*TASK TO CARRY OUT:*
Given the listing below, write out exactly the lines starting with the line that has "erfd_pkg::PH_HEAD: begin" and going on through the line that has "n_phase = erfd_pkg::PH_DATA;", both kept.

*DATA EXTRACT:*
----
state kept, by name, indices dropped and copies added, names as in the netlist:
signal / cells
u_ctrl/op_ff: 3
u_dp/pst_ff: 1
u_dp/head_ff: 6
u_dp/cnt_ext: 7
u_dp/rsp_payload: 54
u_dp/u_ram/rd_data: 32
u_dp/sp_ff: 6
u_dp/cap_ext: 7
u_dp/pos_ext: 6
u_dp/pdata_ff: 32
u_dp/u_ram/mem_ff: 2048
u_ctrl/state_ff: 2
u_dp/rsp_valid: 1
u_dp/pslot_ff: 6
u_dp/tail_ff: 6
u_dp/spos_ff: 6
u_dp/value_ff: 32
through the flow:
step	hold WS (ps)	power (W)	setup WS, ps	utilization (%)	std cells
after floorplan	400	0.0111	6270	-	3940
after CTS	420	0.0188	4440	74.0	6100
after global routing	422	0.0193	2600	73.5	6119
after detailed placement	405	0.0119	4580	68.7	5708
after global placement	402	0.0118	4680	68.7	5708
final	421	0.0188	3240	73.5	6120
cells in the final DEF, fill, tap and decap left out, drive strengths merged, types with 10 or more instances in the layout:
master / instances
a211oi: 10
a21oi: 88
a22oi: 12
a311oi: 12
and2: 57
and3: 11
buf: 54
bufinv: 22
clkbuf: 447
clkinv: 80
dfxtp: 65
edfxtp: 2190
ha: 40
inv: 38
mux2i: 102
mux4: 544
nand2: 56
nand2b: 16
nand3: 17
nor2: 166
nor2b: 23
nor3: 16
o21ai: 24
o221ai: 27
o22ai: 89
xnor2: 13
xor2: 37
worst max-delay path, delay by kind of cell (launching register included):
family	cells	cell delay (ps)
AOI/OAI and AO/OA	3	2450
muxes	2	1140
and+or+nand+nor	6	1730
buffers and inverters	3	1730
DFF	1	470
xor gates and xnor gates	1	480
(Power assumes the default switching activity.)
===== src/design/meg_pkg.sv =====
// Shared types, constants and the glyph gradient for the escape-time glyph block.
`timescale 1ns / 1ps

package meg_pkg;

    localparam int FRACTION_BITS = 60;
    localparam int LIMIT_CEILING = 100000;

    localparam int COORD_W   = 64;
    localparam int COUNT_W   = 17;
    localparam int GLYPH_W   = 8;
    localparam int PAIR_W    = 2;
    localparam int HALF_W    = COORD_W / 2;
    localparam int PROD_W    = 2 * COORD_W;
    localparam int MID_W     = COORD_W + 1;
    localparam int NPROD     = 3;

    localparam logic [COUNT_W-1:0] LIMIT_RESET = COUNT_W'(100);

    localparam int GLYPH_SPAN = 22;
    localparam int QUOT_W     = 5;
    localparam int DIV_W      = COUNT_W + QUOT_W;
    localparam int DSTEP_W    = 3;

    localparam int Q_DEPTH = 2;
    localparam int Q_PTR_W = (Q_DEPTH > 1) ? $clog2(Q_DEPTH) : 1;
    localparam int Q_CNT_W = $clog2(Q_DEPTH + 1);

    localparam logic [COORD_W-1:0] FIXED_TWO  = COORD_W'(1) << (FRACTION_BITS + 1);
    localparam logic [COORD_W-1:0] FIXED_FOUR = COORD_W'(1) << (FRACTION_BITS + 2);
    localparam logic [COORD_W-1:0] SIGN_MIN   = COORD_W'(1) << (COORD_W - 1);
    localparam logic [COORD_W-1:0] SIGN_MAX   = ~SIGN_MIN;

    localparam logic [GLYPH_W-1:0] GLYPH_SPACE = 8'h20;

    typedef struct packed {
        logic signed [COORD_W-1:0] point_real;
        logic signed [COORD_W-1:0] point_imag;
    } t_point_item;

    typedef struct packed {
        logic [COUNT_W-1:0] escape_count;
        logic [GLYPH_W-1:0] glyph_code;
        logic [PAIR_W-1:0]  tint_index;
        logic               bold_flag;
    } t_result_item;

    typedef struct packed {
        t_point_item        point;
        logic [COUNT_W-1:0] limit;
    } t_job;

    typedef struct packed {
        logic valid;
        t_job job;
    } t_push;

    typedef struct packed {
        logic full;
        logic empty;
    } t_queue_status;

    function automatic logic [GLYPH_W-1:0] glyph_of(input logic [QUOT_W-1:0] idx);
        logic [GLYPH_W-1:0] g;
        case (idx)
            5'd0:    g = " ";
            5'd1:    g = ".";
            5'd2:    g = ",";
            5'd3:    g = ":";
            5'd4:    g = ";";
            5'd5:    g = "i";
            5'd6:    g = "r";
            5'd7:    g = "s";
            5'd8:    g = "X";
            5'd9:    g = "A";
            5'd10:   g = "2";
            5'd11:   g = "5";
            5'd12:   g = "3";
            5'd13:   g = "h";
            5'd14:   g = "M";
            5'd15:   g = "H";
            5'd16:   g = "G";
            5'd17:   g = "S";
            5'd18:   g = "#";
            5'd19:   g = "9";
            5'd20:   g = "B";
            5'd21:   g = "&";
            default: g = "@";
        endcase
        return g;
    endfunction

endpackage
File: src/design/meg_fifo.sv
// Short job queue between the front end and the iteration core.
`timescale 1ns / 1ps

module meg_fifo (
    input  logic                   i_clk,
    input  logic                   i_rst_n,
    input  meg_pkg::t_push         i_push,
    input  logic                   i_pop,
    output meg_pkg::t_queue_status o_status,
    output meg_pkg::t_job          o_head
);
    import meg_pkg::*;

    t_job               r_mem [Q_DEPTH];
    logic [Q_PTR_W-1:0] r_wr_ptr;
    logic [Q_PTR_W-1:0] r_rd_ptr;
    logic [Q_CNT_W-1:0] r_fill;
    logic [Q_PTR_W-1:0] n_wr_ptr;
    logic [Q_PTR_W-1:0] n_rd_ptr;
    logic [Q_CNT_W-1:0] n_fill;
    logic               do_push;
    logic               do_pop;

    assign o_status.full  = (r_fill == Q_CNT_W'(Q_DEPTH));
    assign o_status.empty = (r_fill == '0);
    assign o_head         = r_mem[r_rd_ptr];

    assign do_push = i_push.valid && !o_status.full;
    assign do_pop  = i_pop && !o_status.empty;

    always_comb begin
        n_wr_ptr = r_wr_ptr;
        n_rd_ptr = r_rd_ptr;
        n_fill   = r_fill;
        if (do_push) begin
            n_wr_ptr = (r_wr_ptr == Q_PTR_W'(Q_DEPTH - 1)) ? '0 : r_wr_ptr + 1'b1;
        end
        if (do_pop) begin
            n_rd_ptr = (r_rd_ptr == Q_PTR_W'(Q_DEPTH - 1)) ? '0 : r_rd_ptr + 1'b1;
        end
        if (do_push && !do_pop) begin
            n_fill = r_fill + 1'b1;
        end else if (do_pop && !do_push) begin
            n_fill = r_fill - 1'b1;
        end
    end

    always_ff @(posedge i_clk) begin
        if (!i_rst_n) begin
            r_wr_ptr <= '0;
            r_rd_ptr <= '0;
            r_fill   <= '0;
        end else begin
            r_wr_ptr <= n_wr_ptr;
            r_rd_ptr <= n_rd_ptr;
            r_fill   <= n_fill;
        end
    end

    always_ff @(posedge i_clk) begin
        if (do_push) begin
            r_mem[r_wr_ptr] <= i_push.job;
        end
    end

endmodule
==> src/rtl/assert_macros.svh <==
// Assertion macros shared by the frame decoder modules.
`ifndef ASSERT_MACROS_SVH
`define ASSERT_MACROS_SVH

// Property checked on every rising clock edge, off while reset is low.
`define ERFD_ASSERT(lbl, clk, rst_n, prop, msg) \
    lbl: assert property (@(posedge clk) disable iff (!rst_n) (prop)) else $error(msg);

// Condition that must hold on the edge after the trigger holds.
`define ERFD_ASSERT_NEXT(lbl, clk, rst_n, trig, prop, msg) \
    lbl: assert property (@(posedge clk) disable iff (!rst_n) (trig) |=> (prop)) \
        else $error(msg);

`endif

==> src/rtl/erfd_pkg.sv <==
// Types and constants shared by the escaped register frame decoder.
package erfd_pkg;

    localparam int BYTE_W     = 8;
    localparam int WORD_LANES = 4;
    localparam int WORD_W     = BYTE_W * WORD_LANES;
    localparam int CFG_IDX_W  = 2;

    localparam logic [CFG_IDX_W-1:0] CFG_HEAD   = 2'd0;
    localparam logic [CFG_IDX_W-1:0] CFG_ESCAPE = 2'd1;
    localparam logic [CFG_IDX_W-1:0] CFG_XOR    = 2'd2;

    localparam logic [BYTE_W-1:0] HEAD_RESET   = 8'd126;
    localparam logic [BYTE_W-1:0] ESCAPE_RESET = 8'd125;
    localparam logic [BYTE_W-1:0] XOR_RESET    = 8'd32;
    localparam logic [BYTE_W-1:0] MIN_LENGTH   = 8'd2;

    typedef enum logic [1:0] {
        PH_HEAD,
        PH_LEN,
        PH_INDEX,
        PH_DATA
    } t_phase;

    typedef struct packed {
        logic [BYTE_W-1:0]        target_index;
        logic signed [WORD_W-1:0] word_value;
        logic                     frame_status;
    } t_result;

endpackage

==> src/rtl/escaped_register_frame_decoder.sv <==
// Top level of the escaped register frame decoder.
//
// Received bytes enter on the s_axis channel, one byte per beat in tdata.
// A frame is a head byte, a length byte, the register index, escaped data
// bytes and an additive checksum. Each finished frame leaves as one beat on
// the m_axis channel: tdata carries the index and the big-endian data word,
// tuser carries the status (0 checksum good, 1 checksum mismatch).
// Registers head_value, escape_value and escape_xor are written through the cfg
// port (index 0, 1, 2); the user must write them only while no frame is in
// progress, as the block does not enforce it. Throughput is one byte per cycle
// while s_axis_tready is high; the per-byte update is a single pass of the phase
// machine. The result beat is registered once the checksum byte is accepted.
// A result register and a skid entry sit in front of m_axis, so a stalled
// receiver does not stop input until two results are waiting; then
// s_axis_tready falls until the receiver takes a beat.
// Reset restores the register defaults, drops any partial frame and empties
// the output stage.
module escaped_register_frame_decoder #(
    parameter int WORD_BYTES = 4
) (
    input  logic                            i_clk,
    input  logic                            i_rst_n,
    input  logic                            i_cfg_we,
    input  logic [erfd_pkg::CFG_IDX_W-1:0]  i_cfg_index,
    input  logic [erfd_pkg::BYTE_W-1:0]     i_cfg_data,
    input  logic                            s_axis_tvalid,
    output logic                            s_axis_tready,
    input  logic [7:0]                      s_axis_tdata,  // rx_byte
    output logic                            m_axis_tvalid,
    input  logic                            m_axis_tready,
    output logic [39:0]                     m_axis_tdata,  // target_index, word_value
    output logic                            m_axis_tuser   // frame_status
);

    logic              w_accept;
    logic              w_in_ready;
    logic              w_res_valid;
    erfd_pkg::t_result w_res;
    erfd_pkg::t_result w_out;

    assign w_accept      = s_axis_tvalid && w_in_ready;
    assign s_axis_tready = w_in_ready;

    erfd_core #(
        .WORD_BYTES(WORD_BYTES)
    ) u_core (
        .i_clk       (i_clk),
        .i_rst_n     (i_rst_n),
        .i_cfg_we    (i_cfg_we),
        .i_cfg_index (i_cfg_index),
        .i_cfg_data  (i_cfg_data),
        .i_accept    (w_accept),
        .i_rx_byte   (s_axis_tdata),
        .o_res_valid (w_res_valid),
        .o_res       (w_res)
    );

    erfd_out_reg u_out (
        .i_clk      (i_clk),
        .i_rst_n    (i_rst_n),
        .i_push     (w_res_valid),
        .i_res      (w_res),
        .o_in_ready (w_in_ready),
        .o_valid    (m_axis_tvalid),
        .i_ready    (m_axis_tready),
        .o_res      (w_out)
    );

    assign m_axis_tdata = {w_out.word_value, w_out.target_index};
    assign m_axis_tuser = w_out.frame_status;

endmodule

==> src/rtl/erfd_core.sv <==
// Frame parser: configuration registers, phase machine, unescaping and checksum.
`include "assert_macros.svh"

module erfd_core #(
    parameter int WORD_BYTES = 4
) (
    input  logic                            i_clk,
    input  logic                            i_rst_n,
    input  logic                            i_cfg_we,
    input  logic [erfd_pkg::CFG_IDX_W-1:0]  i_cfg_index,
    input  logic [erfd_pkg::BYTE_W-1:0]     i_cfg_data,
    input  logic                            i_accept,
    input  logic [erfd_pkg::BYTE_W-1:0]     i_rx_byte,
    output logic                            o_res_valid,
    output erfd_pkg::t_result               o_res
);

    localparam int PLACE_BYTES = (WORD_BYTES < erfd_pkg::WORD_LANES) ?
                                 WORD_BYTES : erfd_pkg::WORD_LANES;
    localparam int CNT_W = $clog2(PLACE_BYTES + 1);

    logic [erfd_pkg::BYTE_W-1:0] r_head, r_escape, r_xor;

    erfd_pkg::t_phase            r_phase, n_phase;
    logic [erfd_pkg::BYTE_W-1:0] r_left, n_left;
    logic [erfd_pkg::BYTE_W-1:0] r_sum, n_sum;
    logic [erfd_pkg::BYTE_W-1:0] r_index, n_index;
    logic [erfd_pkg::WORD_W-1:0] r_word, n_word;
    logic [CNT_W-1:0]            r_count, n_count;
    logic                        r_esc, n_esc;

    logic                        w_place;
    logic [erfd_pkg::BYTE_W-1:0] w_place_byte;

    always_ff @(posedge i_clk) begin
        if (!i_rst_n) begin
            r_head   <= erfd_pkg::HEAD_RESET;
            r_escape <= erfd_pkg::ESCAPE_RESET;
            r_xor    <= erfd_pkg::XOR_RESET;
        end else if (i_cfg_we) begin
            unique case (i_cfg_index)
                erfd_pkg::CFG_HEAD:   r_head   <= i_cfg_data;
                erfd_pkg::CFG_ESCAPE: r_escape <= i_cfg_data;
                erfd_pkg::CFG_XOR:    r_xor    <= i_cfg_data;
                default: ;
            endcase
        end
    end

    always_ff @(posedge i_clk) begin
        if (!i_rst_n) begin
            r_phase <= erfd_pkg::PH_HEAD;
            r_left  <= '0;
            r_sum   <= '0;
            r_index <= '0;
            r_word  <= '0;
            r_count <= '0;
            r_esc   <= 1'b0;
        end else begin
            r_phase <= n_phase;
            r_left  <= n_left;
            r_sum   <= n_sum;
            r_index <= n_index;
            r_word  <= n_word;
            r_count <= n_count;
            r_esc   <= n_esc;
        end
    end

    always_comb begin
        n_phase      = r_phase;
        n_left       = r_left;
        n_sum        = r_sum;
        n_index      = r_index;
        n_word       = r_word;
        n_count      = r_count;
        n_esc        = r_esc;
        w_place      = 1'b0;
        w_place_byte = i_rx_byte;
        o_res_valid  = 1'b0;

        if (i_accept) begin
            unique case (r_phase)
                erfd_pkg::PH_HEAD: begin
                    if (i_rx_byte == r_head) begin
                        n_phase = erfd_pkg::PH_LEN;
                    end
                end
                erfd_pkg::PH_LEN: begin
                    if (i_rx_byte < erfd_pkg::MIN_LENGTH) begin
                        n_phase = erfd_pkg::PH_HEAD;
                    end else begin
                        n_left  = i_rx_byte;
                        n_phase = erfd_pkg::PH_INDEX;
                    end
                end
                erfd_pkg::PH_INDEX: begin
                    n_index = i_rx_byte;
                    n_sum   = i_rx_byte;
                    n_left  = r_left - 8'd1;
                    n_word  = '0;
                    n_count = '0;
                    n_esc   = 1'b0;
                    n_phase = erfd_pkg::PH_DATA;
                end
                erfd_pkg::PH_DATA: begin
                    if (r_left <= 8'd1) begin
                        o_res_valid = 1'b1;
                        n_esc       = 1'b0;
                        n_left      = '0;
                        n_phase     = erfd_pkg::PH_HEAD;
                    end else begin
                        n_sum  = r_sum + i_rx_byte;
                        n_left = r_left - 8'd1;
                        if (r_esc) begin
                            n_esc        = 1'b0;
                            w_place      = 1'b1;
                            w_place_byte = i_rx_byte ^ r_xor;
                        end else if (i_rx_byte == r_escape) begin
                            n_esc = 1'b1;
                        end else begin
                            w_place = 1'b1;
                        end
                    end
                end
                default: ;
            endcase
        end

        // Decoded bytes fill the word from the most significant lane down.
        if (w_place && (r_count < CNT_W'(PLACE_BYTES))) begin
            for (int k = 0; k < PLACE_BYTES; k++) begin
                if (r_count == CNT_W'(k)) begin
                    n_word[erfd_pkg::BYTE_W*(erfd_pkg::WORD_LANES-1-k) +: erfd_pkg::BYTE_W] =
                        w_place_byte;
                end
            end
            n_count = r_count + CNT_W'(1);
        end
    end

    assign o_res.target_index = r_index;
    assign o_res.word_value   = r_word;
    assign o_res.frame_status = (i_rx_byte != r_sum);

    `ERFD_ASSERT(a_res_in_data, i_clk, i_rst_n,
        !o_res_valid || (i_accept && r_phase == erfd_pkg::PH_DATA),
        "result raised outside an accepted data beat")
    `ERFD_ASSERT_NEXT(a_res_ends_frame, i_clk, i_rst_n, o_res_valid,
        r_phase == erfd_pkg::PH_HEAD && r_left == '0,
        "frame did not close after its checksum beat")
    `ERFD_ASSERT_NEXT(a_short_drop, i_clk, i_rst_n,
        i_accept && r_phase == erfd_pkg::PH_LEN && i_rx_byte < erfd_pkg::MIN_LENGTH,
        r_phase == erfd_pkg::PH_HEAD,
        "short length did not drop the frame")

endmodule

==> src/rtl/erfd_out_reg.sv <==
// Result register with a skid entry between the parser and the output channel.
`include "assert_macros.svh"

module erfd_out_reg (
    input  logic              i_clk,
    input  logic              i_rst_n,
    input  logic              i_push,
    input  erfd_pkg::t_result i_res,
    output logic              o_in_ready,
    output logic              o_valid,
    input  logic              i_ready,
    output erfd_pkg::t_result o_res
);

    logic              r_out_valid, r_skid_valid;
    erfd_pkg::t_result r_out, r_skid;

    always_ff @(posedge i_clk) begin
        if (!i_rst_n) begin
            r_out_valid  <= 1'b0;
            r_skid_valid <= 1'b0;
        end else if (!r_out_valid || i_ready) begin
            if (r_skid_valid) begin
                r_out_valid  <= 1'b1;
                r_skid_valid <= i_push;
            end else begin
                r_out_valid <= i_push;
            end
        end else if (i_push) begin
            r_skid_valid <= 1'b1;
        end
    end

    always_ff @(posedge i_clk) begin
        if (!r_out_valid || i_ready) begin
            if (r_skid_valid) begin
                r_out  <= r_skid;
                r_skid <= i_res;
            end else begin
                r_out <= i_res;
            end
        end else if (i_push) begin
            r_skid <= i_res;
        end
    end

    assign o_in_ready = !r_skid_valid;
    assign o_valid    = r_out_valid;
    assign o_res      = r_out;

    `ERFD_ASSERT(a_skid_behind_out, i_clk, i_rst_n, !r_skid_valid || r_out_valid,
        "skid entry holds a beat while the output register is empty")
    `ERFD_ASSERT(a_no_overflow, i_clk, i_rst_n, !(i_push && r_skid_valid),
        "result pushed while both entries are full")
    `ERFD_ASSERT_NEXT(a_stall_keeps, i_clk, i_rst_n, r_out_valid && !i_ready,
        r_out_valid && r_out == $past(r_out),
        "stalled result beat changed or vanished")

endmodule
==> config.mk <==
export PLATFORM = sky130hd
export DESIGN_NAME = escaped_register_frame_decoder
export DESIGN_NICKNAME = d
export VERILOG_FILES = /design/src/rtl/erfd_pkg.sv /design/src/rtl/escaped_register_frame_decoder.sv /design/src/rtl/erfd_core.sv /design/src/rtl/erfd_out_reg.sv
export VERILOG_INCLUDE_DIRS = /design/src /design/src/rtl
export SDC_FILE = /design/constraint.sdc
export NUM_CORES = 1
export LEC_CHECK = 0
export ABC_AREA = 1
export BUFFER_PORTS_ARGS = -buffer_cell sky130_fd_sc_hd__buf_4
export CORE_UTILIZATION = 40
export CTS_BUF_LIST = sky130_fd_sc_hd__clkbuf_4 sky130_fd_sc_hd__clkbuf_8 sky130_fd_sc_hd__clkbuf_16
export DETAILED_ROUTE_END_ITERATION = 8
export SLEW_MARGIN = 20
export SYNTH_ARGS = -nofsm -noshare
export SYNTH_HDL_FRONTEND = slang
export SYNTH_SLANG_ARGS = --single-unit
export TNS_END_PERCENT = 5
==> constraint.sdc <==
create_clock -name i_clk -period 7 [get_ports i_clk]
set_input_delay 1.4 -clock i_clk [delete_from_list [all_inputs] [get_ports i_clk]]
set_output_delay 1.4 -clock i_clk [all_outputs]
set_load 0.02 [all_outputs]
# After elaboration in Yosys (flattened, before gate mapping)
# Cells that the tools add are included.
# W data, S select, Z words.
[word_totals] ff_bits=170 wordCells=107
[op_classes] muxes=43 reduce_logical=23 n_eq_ne=16 bitwise_logic=1 magnitude_cmp=3 add_sub_neg=3
[op_table] op="$mux W41" count=4
[op_table] op="$mux W32" count=3
[op_table] op="$mux W8" count=11
[op_table] op="$pmux W8 S3" count=1
[op_table] op="$eq A8 B8 Y1" count=2
[op_table] op="$pmux W8 S2" count=1
[op_table] op="$mux W1" count=15
[op_table] op="$reduce_and A2 Y1" count=7
[op_table] op="$mux W3" count=3
[op_table] op="$reduce_and A3 Y1" count=3
[op_table] op="$add A8 B8 Y8" count=1
[op_table] op="$le A8 B1 Y1 const B" count=1
[op_table] op="$lt A8 B2 Y1 const B" count=1
[op_table] op="$ne A8 B8 Y1" count=1
[op_table] op="$pmux W2 S4" count=1
[op_table] op="$reduce_bool A2 Y1" count=4
[op_table] op="$sub A8 B1 Y8 const B" count=1
[op_table] op="$xor A8 B8 Y8" count=1
[op_table] op="$eq A2 B2 Y1 const B" count=3
[op_table] op="$eq A3 B2 Y1 const B" count=2
[op_table] op="$mux W2" count=3
[op_table] op="$ne A2 B1 Y1 const B" count=3
[op_table] op="$eq A2 B1 Y1 const B" count=2
[op_table] op="$logic_not A2 Y1" count=2
[op_table] op="other kinds (10)" count=13

# Depth between registers and ports, before layout
# Gate-level depths: netlist (run 1).
[depth] word_depth=9 depth_mapped=12 mapped_depth_nobuf=12

# By module
# Synthesis (run 1) repeated with hierarchy kept, for this count alone.
[unflattened] hier_cells=887 hier_area_um2=7657.3
[modules_own_cells] mod="erfd_core" cells_each=656 seq_area_each_um2=1721.7 area_per_inst_um2=4493.1 instances=1
[modules_own_cells] mod="erfd_out_reg" cells_each=229 seq_area_each_um2=2502.4 area_per_inst_um2=3156.8 instances=1
[modules_own_cells] mod="escaped_register_frame_decoder" cells_each=2 seq_area_each_um2=0.0 area_per_inst_um2=7.5 instances=1

# Worst setup path before layout (run 1)
# No wires, ideal clock.
[synth_timing] path_kind="input to register" startpoint="input m_axis_tready" endpoint="register u_out.r_skid[0] in the netlist's numbering, enable pin" arrival_ns=5.129 required_ns=6.504 setup_ns=0.496 slack_ns=1.375 path_stages=3 cell_sequence="nor2_1 -> inv_1 -> o21ai_0"
[synth_between] elab_chain_len=3 word_cells_on_any_way=4 cone_classes="eq/ne (1); reduce/logical (3)"
[synth_rtl] item="start, declared" line_no="escaped_register_frame_decoder.sv:30" source="input logic m_axis_tready,"
[synth_rtl] item="$logic_or A1 B1 Y1 (*)" line_no="erfd_out_reg.sv:35" source="if (!r_out_valid || i_ready) begin"
[synth_rtl] item="$ne A2 B1 Y1 (no source line) / $reduce_bool A2 Y1 (equally long branches)"
[synth_rtl] item="$reduce_and A2 Y1 (no source line) (*)"
[synth_rtl] item="end signal, assigned" line_no="erfd_out_reg.sv:38" source="r_skid <= i_res;"
[synth_rtl] item="end signal, assigned" line_no="erfd_out_reg.sv:43" source="r_skid <= i_res;"
[synth_rtl] item="end, declared" line_no="erfd_out_reg.sv:16" source="erfd_pkg::t_result r_out, r_skid;"
# Mark *: on every way between the ends. The rest lies on a longest branch, timed or not.
# A chain may end at the register's enable or synchronous reset.

# Worst setup path after layout (run 1)
[layout_timing] startpoint="input m_axis_tready" endpoint="register u_out.r_skid[14] in the netlist's numbering, enable pin"
# Same word-level chain as after synthesis.

==> results of run 1 <==
cell usage after synthesis (2+ instances only):
master                     number  area, µm²
sky130_fd_sc_hd__a21oi_1       35        175
sky130_fd_sc_hd__buf_2         10       50.1
sky130_fd_sc_hd__buf_4          4       30.0
sky130_fd_sc_hd__buf_8          4       60.1
sky130_fd_sc_hd__clkbuf_1      16       60.1
sky130_fd_sc_hd__dfxtp_1       88       1760
sky130_fd_sc_hd__edfxtp_1      82       2460
sky130_fd_sc_hd__ha_1          14        175
sky130_fd_sc_hd__inv_1         41        154
sky130_fd_sc_hd__inv_2          8       30.0
sky130_fd_sc_hd__nand2_1      292       1100
sky130_fd_sc_hd__nand2_2       11       68.8
sky130_fd_sc_hd__nand2_4        2       22.5
sky130_fd_sc_hd__nand3_1       33        165
sky130_fd_sc_hd__nand3_4        5       87.6
sky130_fd_sc_hd__nand3b_1       2       15.0
sky130_fd_sc_hd__nand4_1        4       25.0
sky130_fd_sc_hd__nor2_1       124        465
sky130_fd_sc_hd__nor2_4         4       45.0
sky130_fd_sc_hd__nor3_1         9       45.0
sky130_fd_sc_hd__o211ai_1       7       52.6
sky130_fd_sc_hd__o21ai_0       45        225
sky130_fd_sc_hd__or2_2          4       25.0
sky130_fd_sc_hd__xnor2_1        5       43.8
sky130_fd_sc_hd__xor2_1        11       96.3
sky130_fd_sc_hd__xor2_2         7        114
flip-flops by register name, summed over array words and instances (netlist names), 3 cells and up, named ones only:
name	count
u_out.o_res	41
u_out.r_skid	41
u_core.r_word	32
u_core.r_escape	8
u_core.r_head	8
u_core.r_index	8
u_core.r_left	8
u_core.r_sum	8
u_core.r_xor	8
u_core.r_count	3
kinds of logic (layout without fill, tap and decap cells):
family / after synthesis / in the layout / synth area share [%]
simple gates: 494 / 494 / 27.4
flops: 170 / 170 / 54.7
fa+ha+maj: 15 / 15 / 2.53
xor+xnor: 23 / 23 / 3.29
buf+inv: 88 / 153 / 5.43
compound gates: 93 / 93 / 6.67
layer usage:
| layer | vias up | GRT usage [%] | share of wire [%] |
|---|---|---|---|
| li1 | 2953 | - | - |
| met1 | 2570 | 23.6 | 47 |
| met2 | 104 | 28.2 | 48 |
| met3 | 12 | 3.80 | 3.6 |
| met4 | 0 | 5.49 | 1.1 |
| met5 | - | 0 | 0 |
report_power, final:
part	internal [mW]	total, mW	switching [mW]
Clock	0.508	0.918	0.410
Combinational	0.0266	0.0785	0.0519
Sequential	1.04	1.04	0.00364
Total	1.57	2.04	0.466
per-stage QoR:
step / power [mW] / setup WS [ns]
2_1_floorplan: 1.11 / 1.37
3_3_place_gp: 1.14 / 3.57
3_5_place_dp: 1.14 / 3.54
4_1_cts: 2.06 / 4.00
5_1_grt: 2.11 / 3.87
6_report: 2.04 / 4.02
layout make-up:
class / instances / share of cell area, %
clock inverter: 13 / 1.47
tap: 260 / 3.64
inverter: 53 / 2.33
timing repair buffer: 68 / 5.72
sequential: 170 / 47.3
clock buffer: 19 / 4.93
multi-input combinational: 625 / 34.6
worst min-delay path by stage:
| stage | from | cells past startpoint | end | slack [ns] |
|---|---|---|---|---|
| floorplan | u_core.r_index[0] | 0 | u_out.r_skid[33] | 0.43 |
| detailed placement | u_core.r_word[19] | 0 | u_out.r_skid[20] | 0.44 |
| global placement | u_core.r_word[11] | 0 | u_out.r_skid[12] | 0.44 |
| CTS | u_core.r_xor[6] | 2 | u_core.r_xor[6] | 0.46 |
| finish | u_core.r_xor[3] | 2 | u_core.r_xor[3] | 0.46 |
| global route | u_core.r_word[30] | 0 | u_out.r_skid[31] | 0.47 |
tightest hold or removal path, cell delays in order (launching register included):
cell and delay, ns:
sky130_fd_sc_hd__dfxtp_1 0.30, sky130_fd_sc_hd__inv_1 0.06, sky130_fd_sc_hd__a21oi_1 0.05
----
*TASK SOLUTION:*
                erfd_pkg::PH_HEAD: begin
                    if (i_rx_byte == r_head) begin
                        n_phase = erfd_pkg::PH_LEN;
                    end
                end
                erfd_pkg::PH_LEN: begin
                    if (i_rx_byte < erfd_pkg::MIN_LENGTH) begin
                        n_phase = erfd_pkg::PH_HEAD;
                    end else begin
                        n_left  = i_rx_byte;
                        n_phase = erfd_pkg::PH_INDEX;
                    end
                end
                erfd_pkg::PH_INDEX: begin
                    n_index = i_rx_byte;
                    n_sum   = i_rx_byte;
                    n_left  = r_left - 8'd1;
                    n_word  = '0;
                    n_count = '0;
                    n_esc   = 1'b0;
                    n_phase = erfd_pkg::PH_DATA;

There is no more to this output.